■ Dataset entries
+ + + + + + +

What follows belongs to an exercise in optimizing a design on an open flow for small area; a production flow would make more cautious choices. In this exercise RTL edits were held to simulation tests only and were not proved equivalent to the original. Power is estimated from default activity; no workload was simulated.

Design ww_top, start of the top module:
module ww_top (
	input logic clk,
	input logic reset,
	input logic psel,
	input logic penable,
	input logic pwrite,
	input logic [7:0] paddr,
	input logic [15:0] pwdata,
	output logic [15:0] prdata,
	output logic pready,
	output logic pslverr
);
Size in the first run: ~16,000 um^2 of cells after synthesis.
export LEC_CHECK = 0
export CAP_MARGIN = 20
export CORE_MARGIN = 2
export CORE_UTILIZATION = 40
export SLEW_MARGIN = 20
create_clock -name core_clock -period 9.0 [get_ports {clk}]
standard.sh (not shown) runs the stock make flow with config.mk's settings and CLKGATE_MAP_FILE= SYNTH_SCRIPT=/design/flow/synth_recipe.tcl, a recipe that flattens the netlist after the stock synthesis.
==> flow/flow/run.sh <==
#!/bin/bash
# Layout flow: the standard ORFS flow (standard.sh) with these changes:
#  - ORFS's scripts are copied to ./scripts and its ABC mapping script
#    (abc_speed.script) is replaced by flow/abc.script, an area-oriented
#    mapping; everything else in synthesis (registers, flattening, renaming
#    via synth_recipe.tcl) is unchanged;
#  - port buffers use the smallest buffer cell instead of the default choice;
#  - clock tree synthesis clusters sinks into smaller groups driven by
#    clkbuf_8 cells and inserts no dummy loads.
# make's full output goes to flow_make.log here; ORFS's per-step logs are
# under orfs/logs/.
set -euo pipefail
rm -rf scripts
cp -r "$FLOW_HOME/scripts" scripts
cp flow/abc.script scripts/abc_speed.script
CTS="-sink_clustering_enable -repair_clock_nets -dont_use_dummy_load"
CTS="$CTS -buf_list sky130_fd_sc_hd__clkbuf_8"
CTS="$CTS -sink_clustering_size 20 -sink_clustering_max_diameter 50"
bash standard.sh \
	"SCRIPTS_DIR=$PWD/scripts" \
	"BUFFER_PORTS_ARGS=-buffer_cell sky130_fd_sc_hd__buf_1" \
	"CTS_ARGS=$CTS" \
	finish > flow_make.log 2>&1
==> flow/flow/abc.script <==
strash
&get -n
&fraig -x
&put
dc2
strash
dch -f
map -a
The first run completed without violations.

+ + + + + + +

■ EXERCISE DIRECTIONS
Each line in the data that holds the string "area" needs to be copied.

■ YOUR RESPONSE
What follows belongs to an exercise in optimizing a design on an open flow for small area; a production flow would make more cautious choices. In this exercise RTL edits were held to simulation tests only and were not proved equivalent to the original. Power is estimated from default activity; no workload was simulated.
#    (abc_speed.script) is replaced by flow/abc.script, an area-oriented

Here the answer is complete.